Your goal →
Read the lines below, and copy any that contain the string "assigned".

Stored items:
`config.mk`:
```
export PLATFORM = sky130hd
export DESIGN_NAME = seq_divider
export DESIGN_NICKNAME = d
export VERILOG_FILES = /design/src/rtl/seq_divider.sv
export SDC_FILE = /design/constraint.sdc
export NUM_CORES = 1
export LEC_CHECK = 0
export ABC_CLOCK_PERIOD_IN_PS = 2460
export CAP_MARGIN = 15
export CORE_MARGIN = 5
export CORE_UTILIZATION = 50
export CTS_CLUSTER_SIZE = 8
export DETAILED_ROUTE_END_ITERATION = 6
export PLACE_DENSITY = 0.77
export SETUP_SLACK_MARGIN = 0.4
export SYNTH_ARGS = -nofsm -noshare
export SYNTH_HDL_FRONTEND = slang
export SYNTH_SLANG_ARGS = --single-unit
export TNS_END_PERCENT = 1
```
`constraint.sdc`:
```
create_clock -name clk -period 2.46 [get_ports clk]
set_input_delay 0.246 -clock clk [delete_from_list [all_inputs] [get_ports clk]]
set_output_delay 0.246 -clock clk [all_outputs]
set_load 0.01 [all_outputs]
```
`src/rtl/seq_divider.sv`:
```
// Multi-cycle unsigned restoring divider behind valid/ready request and response handshakes.
// One trial subtraction per cycle; a zero divisor short-circuits straight to a flagged result.
module seq_divider #(
    parameter int WIDTH = 4
) (
    input  logic             clk,
    input  logic             rst_n,
    input  logic             in_valid,
    output logic             in_ready,
    input  logic [WIDTH-1:0] dividend,
    input  logic [WIDTH-1:0] divisor,
    output logic             out_valid,
    input  logic             out_ready,
    output logic [WIDTH-1:0] quotient,
    output logic [WIDTH-1:0] remainder,
    output logic             div_by_zero
);

    localparam int CNT_W = (WIDTH > 1) ? $clog2(WIDTH) : 1;

    typedef enum logic [1:0] {IDLE, CALC, DONE} state_t;

    state_t             state, state_nxt;
    logic [CNT_W-1:0]   cnt;
    logic [WIDTH-1:0]   rem_p0;
    logic [WIDTH-1:0]   qsh_p0;
    logic [WIDTH-1:0]   dvsr_p0;
    logic [WIDTH:0]     shifted;
    logic [WIDTH:0]     trial;
    logic [WIDTH-1:0]   rem_nxt;
    logic [WIDTH-1:0]   qsh_nxt;
    logic               accept;
    logic               last;

    // Partial remainder minus divisor in WIDTH+1 bits: add inverted divisor with carry-in.
    function automatic logic [WIDTH:0] trial_sub(input logic [WIDTH:0]   a,
                                                 input logic [WIDTH-1:0] b);
        return a + ~{1'b0, b} + {{WIDTH{1'b0}}, 1'b1};
    endfunction

    assign in_ready  = (state == IDLE);
    assign out_valid = (state == DONE);
    assign accept    = in_valid && in_ready;
    assign last      = (cnt == CNT_W'(WIDTH - 1));

    // The restored remainder always stays below the divisor, so only its low
    // WIDTH bits are stored; the extra borrow bit lives in shifted/trial only.
    always_comb begin
        shifted = {rem_p0, qsh_p0[WIDTH-1]};
        trial   = trial_sub(shifted, dvsr_p0);
        if (trial[WIDTH]) begin
            rem_nxt = shifted[WIDTH-1:0];
            qsh_nxt = {qsh_p0[WIDTH-2:0], 1'b0};
        end else begin
            rem_nxt = trial[WIDTH-1:0];
            qsh_nxt = {qsh_p0[WIDTH-2:0], 1'b1};
        end
    end

    always_comb begin
        state_nxt = state;
        case (state)
            IDLE: if (in_valid) state_nxt = (divisor == '0) ? DONE : CALC;
            CALC: if (last) state_nxt = DONE;
            DONE: if (out_ready) state_nxt = IDLE;
            default: state_nxt = IDLE;
        endcase
    end

    always_ff @(posedge clk or negedge rst_n) begin
        if (!rst_n) begin
            state       <= IDLE;
            cnt         <= '0;
            quotient    <= '0;
            remainder   <= '0;
            div_by_zero <= 1'b0;
        end else begin
            state <= state_nxt;
            if (accept) begin
                cnt <= '0;
                if (divisor == '0) begin
                    quotient    <= '1;
                    remainder   <= dividend;
                    div_by_zero <= 1'b1;
                end
            end else if (state == CALC) begin
                cnt <= cnt + CNT_W'(1);
                if (last) begin
                    quotient    <= qsh_nxt;
                    remainder   <= rem_nxt;
                    div_by_zero <= 1'b0;
                end
            end
        end
    end

    // ---- iteration datapath (no reset: always reloaded on accept) ----
    always_ff @(posedge clk) begin
        if (accept) begin
            rem_p0  <= '0;
            qsh_p0  <= dividend;
            dvsr_p0 <= divisor;
        end else if (state == CALC) begin
            rem_p0 <= rem_nxt;
            qsh_p0 <= qsh_nxt;
        end
    end

endmodule

```
After elaboration in Yosys (flattened, before gate mapping)
Cells that the tools add are included.
Storage, ports and cells
  latch bits: 0
  memory bits (read-only): 0
  output and inout bits: 11
  bits in writable memories: 0
  flip-flop bits (word level): 25
  memories kept: 0
Operators by class
  order comparisons: 0
  multipliers: 0
  shift operators: 0
  equal/unequal tests: 7
  add/sub/neg operators: 3
  bitwise gates (word level): 1
  div/mod/pow operators: 0
  reduce and logical (&&, ||, !) cells: 7
  multiplexer cells: 23
Operator list (count)
  4-bit two-way mux: 11
  2-bit two-way mux: 6
  2-bit case mux with 3 select lines: 1
  3-bit AND reduction: 2
  5-bit by 1-bit adder with 5-bit output, second input constant: 1
  5-bit adder: 1
  1-bit two-way mux: 5
  4-bit inverter with 5-bit output: 1
  2-bit equality test, second input constant: 2
  4-bit zero test: 1
  2-bit by 1-bit != test with 1-bit output, second input constant: 2
  2-bit != test, second input constant: 2
  2-bit nonzero test: 2
  2-bit by 1-bit adder with 2-bit output, second input constant: 1
  2-bit by 1-bit equality test with 1-bit output, second input constant: 1
  2-bit zero test: 1
  1-bit logical AND: 1

Depth between registers and ports, before layout
Gate-level depths: netlist (run 1).
  depth after elaboration: 7
  depth in mapped cells: 9
  gate-level depth less buffers: 9

Least setup slack after synthesis (run 1)
OpenSTA, ideal clock, no wires.
  path kind: flip-flop to flip-flop
  start point: register qsh_p0[3]
  end point: register remainder[0]
  setup slack: 0.430 ns
  stages on the path, launching flop included: 10
  data arrival time: 1.956 ns
  path buffers: 0
  cells stage by stage: edfxtp_1 inv_1 ha_1 inv_1 fa_1 a21o_1 a21oi_2 xnor2_2 mux2_4 a21oi_2
On the way
  longest elaborated chain between the ends: 6
Ends and longest elaborated chain
  from (decl): line 26  | logic [WIDTH-1:0] qsh_p0;
  from (signal assigned): line 101  | qsh_p0 <= dividend;
  from (signal assigned): line 105  | qsh_p0 <= qsh_nxt;
  5-bit adder: line 38  | return a + ~{1'b0, b} + {{WIDTH{1'b0}}, 1'b1};
  5-bit by 1-bit adder with 5-bit output: line 38
  4-bit two-way mux (*): line 51  | if (trial[WIDTH]) begin
  4-bit two-way mux (*): line 88  | if (last) begin
  4-bit two-way mux (*): line 86  | end else if (state == CALC) begin
  4-bit two-way mux (*): line 79  | if (accept) begin
  to (signal assigned): line 83  | remainder <= dividend;
  to (signal assigned): line 90  | remainder <= rem_nxt;
  to (decl): line 15  | output logic [WIDTH-1:0] remainder,
Every way passes the cells marked *; elsewhere a longest branch is shown, timed or not. The select of a mux whose other input is x is not followed.
A chain may end at the register's enable or synchronous reset.

Worst setup path in the final report (run 1)
Same ends and word-level chain as after synthesis.

==> results of run 1 <==
[final timing paths]
kind / start / endpoint
worst max-delay path: qsh_p0[3] / remainder[0]
worst min-delay path: rst_n / remainder[1]
worst max register to register: qsh_p0[3] / remainder[0]
worst min register to register: rem_p0[2] / rem_p0[2]
max in group asynchronous: rst_n / quotient[3]
min in group clk: rem_p0[2] / rem_p0[2]
[metrics by stage]
step	hold slack [ns]	utilization (%)
floorplan	-0.0496	-
global placement	0.465	64.7
global route	0.328	67.3
finish	0.284	67.3
CTS	0.309	67.2
detailed placement	0.480	64.7
[layout by cell type, fill, tap and decap left out, types with 2 or more instances in the layout]
master / Yosys / routed
a31oi_1: 2 / 2
inv_2: 1 / 2
nand2_1: 24 / 24
ha_1: 5 / 5
nor2b_1: 2 / 2
xor2_1: 2 / 2
dfxtp_1: 4 / 4
edfxtp_1: 8 / 8
or3_1: 3 / 3
nand2b_1: 4 / 4
inv_1: 6 / 5
a21oi_2: 3 / 2
dfrtp_1: 13 / 13
o22a_1: 3 / 3
nor2_1: 2 / 2
o21ai_0: 7 / 5
a21oi_1: 5 / 5
clkdlybuf4s50_1: 0 / 22
o21ai_1: 0 / 2
clkbuf_4: 0 / 3
buf_4: 0 / 2
[layer usage]
layer  track usage, %  vias to the layer above  share of wire, %
li1                 -                      437                 -
met1             21.6                      432                43
met2             27.0                       38                49
met3             2.85                        8               5.6
met4             6.80                        0               1.6
met5                0                        -                 0
[logic make-up (layout without fill, tap and decap cells)]
family | after synthesis | after routing
multiplexers | 3 | 3
flip-flops | 25 | 25
AND/OR/NAND/NOR | 40 | 40
AO/OA/AOI/OAI | 25 | 25
buffers and inverters | 7 | 35
adder cells (fa/ha/maj) | 6 | 6
XOR/XNOR | 3 | 3
[state kept, by name, indices dropped and copies added, names as in the netlist]
| name | count |
|---|---|
| remainder | 4 |
| qsh_p0 | 4 |
| cnt | 2 |
| rem_p0 | 4 |
| state | 2 |
| dvsr_p0 | 4 |
| div_by_zero | 1 |
| quotient | 4 |
[critical path, delay by kind of cell (launching register included)]
family          cells  cell delay (ns)
flops               1             0.40
compound gates      3             0.53
mux                 1             0.35
fa+ha+maj           2             0.50
buf+inv             2             0.12
xor+xnor            1             0.18
[final cells by class]
| cell class | instances | area (um^2) |
|---|---|---|
| Clock buffer | 4 | 26.3 |
| Fill cell | 199 | 729 |
| Inverter | 7 | 26.3 |
| Multi-Input combinational cell | 77 | 536 |
| Sequential cell | 25 | 646 |
| Tap cell | 28 | 35.0 |
| Timing Repair Buffer | 24 | 235 |
[timing repair]
| item | CTS | global route |
|---|---|---|
| endpoints found under the setup margin | 7 | 9 |
| setup buffers | 1 | 0 |
| gates resized for setup | 4 | 3 |
| pin swaps | 2 | 5 |
[power by group through the flow]
stage	combinational (mW)	clock (mW)	sequential (mW)
floorplan	0.625	0	0.779
finish	1.10	0.180	0.783
CTS	1.08	0.183	0.778
global placement	0.974	0	0.772
global route	1.20	0.204	0.806
detailed placement	1.00	0	0.777
==> results.sh, run 1 <==
export IMPL_setup_viol=0
export IMPL_synth_seq_area_share_pct=54.6
export IMPL_post_route_cell_area_mm2=0.00150
export IMPL_async_reset_ff_share_pct=52.0
export IMPL_p_leak_nw=0.647
export IMPL_p_switching_mw=0.807
export IMPL_fin_crit_sh_pct=86.3
export IMPL_dr_total_vias=915
export IMPL_p_comb_share_pct=53.3
export IMPL_synth_area_mm2=0.00118
export IMPL_area_growth_pct=27.2
export IMPL_r2r_cells=9
export IMPL_crit_required_ns=2.72
export IMPL_io_buffers=22
export IMPL_pwr_share_seq_pct=38.0
export IMPL_core_mm2=0.00223
export IMPL_synth_top_family_by_area="simple AND/OR/NAND/NOR gates"
export IMPL_numClockSinks=25
export IMPL_start_kind="flip-flop"
export IMPL_die_x_um=58.6
export IMPL_antenna_found_initial=0
export IMPL_totalWireLength_um=2560
export IMPL_slowest_stage="edfxtp_1"
export IMPL_path_class="reg -> reg"
export IMPL_final_setup_tns_ns=0
export IMPL_rsz0062_at_grt="yes"
export IMPL_syn_avg_cell_area_um2=10.8
export IMPL_critPathMaxFanout=6
export IMPL_status="complete, no violations"
export IMPL_fp_dieH_um=58.6
export IMPL_grt_pass1_vias=953
export IMPL_yosysTopAreaCellShare_pct=27.5
export IMPL_powerDensity_mw_per_mm2=1370
export IMPL_cts_htree_levels=1
export IMPL_place_gp_congestion=0.846
export IMPL_maxSlewHeadroom_pct=61.3
export IMPL_grt_max_degree=14
export IMPL_ys_flop_type="dfrtp_1"
export IMPL_rows=17
export IMPL_synth_adder_area_share_pct=6.98
export IMPL_vias_per_cell=5.55
export IMPL_synth_net_count=127
export IMPL_dp_slack_ns=0.294
export IMPL_hpwl_um=2000
export IMPL_synthTopCellsByArea="dfrtp_1 28%, edfxtp_1 20%, nand2_1 7.6%"
export IMPL_hp_class="in -> async"
export IMPL_cts_root_buf="clkbuf_4"
export IMPL_grt_overflow=0
export IMPL_synthSimpleGateAreaFrac_pct=16.2
export IMPL_clock_latency_ns=0.31
export IMPL_clk_path_buf_depth=2
export IMPL_cts_buffers=3
export IMPL_worst_r2r_setup_slack_ns=0.34
export IMPL_synth_xor_xnor_area_share_pct=2.86
export IMPL_final_min_clock_period_ns=2.12
export IMPL_p_int_mw=1.25
export IMPL_synth_area_mux_share_pct=2.96
export IMPL_maxCapViolCount=0
export IMPL_n_antenna_cell=0
export IMPL_skew_ns=0.00735
export IMPL_final_cells=165
export IMPL_drive_above_1_share_pct=13.1
export IMPL_path_clk_slew_ns=0.13
export IMPL_die_area_mm2=0.00344
export IMPL_hold_viol_final=0
export IMPL_worst_ep_arrival_time_ns=2.38
export IMPL_ys_warnings_count=0
export IMPL_first_pass_iters=5
export IMPL_synth_top_cell_by_area="dfrtp_1"
export IMPL_path_cells="inv_2, ha_1, inv_1, fa_2, a21o_1, a21oi_4, xnor2_4, mux2_4, a21oi_2"
export IMPL_fmax_mhz=471
export IMPL_drtIter0Drc=34
export IMPL_ys_top_cells_by_count="24 x nand2_1, 13 x dfrtp_1, 8 x edfxtp_1, 7 x o21ai_0, 6 x inv_1"
export IMPL_place_inst=160
export IMPL_grt_usage_pct=16.5
export IMPL_pin_count=23
export IMPL_slowest_delay_ns=0.40
export IMPL_ctsHoldBuffers=0
export IMPL_tritoncts="done"
export IMPL_ys_seq_elements=25
export IMPL_ant_nets=0
export IMPL_grt_pass1_wl_um=4310
export IMPL_setup_slack_ns=0.338
export IMPL_p_total_mw=2.06
export IMPL_synth_edf_count=8
export IMPL_syn_inst=109
export IMPL_wl_per_cell_um=15.5
export IMPL_drc=0
export IMPL_post_dp_cell_area_mm2=0.00145
export IMPL_nets=156
export IMPL_tightestPinTransition_ns=0.579
export IMPL_synthDistinctLibCells=31
export IMPL_synth_compound_area_share_pct=14.2
export IMPL_p_sw_share_pct=39.1
export IMPL_endpoint_kind="flip-flop"
export IMPL_vdd_drop_max_v=0.000793
export IMPL_clock_power_share_pct=8.7
export IMPL_final_max_slew_viol_count=0
export IMPL_yosysMostFrequentCell="nand2_1"
export IMPL_start_util_pct=52.9
Note: power is estimated with default switching activity, not from simulation.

Written answer →
  from (signal assigned): line 101  | qsh_p0 <= dividend;
  from (signal assigned): line 105  | qsh_p0 <= qsh_nxt;
  to (signal assigned): line 83  | remainder <= dividend;
  to (signal assigned): line 90  | remainder <= rem_nxt;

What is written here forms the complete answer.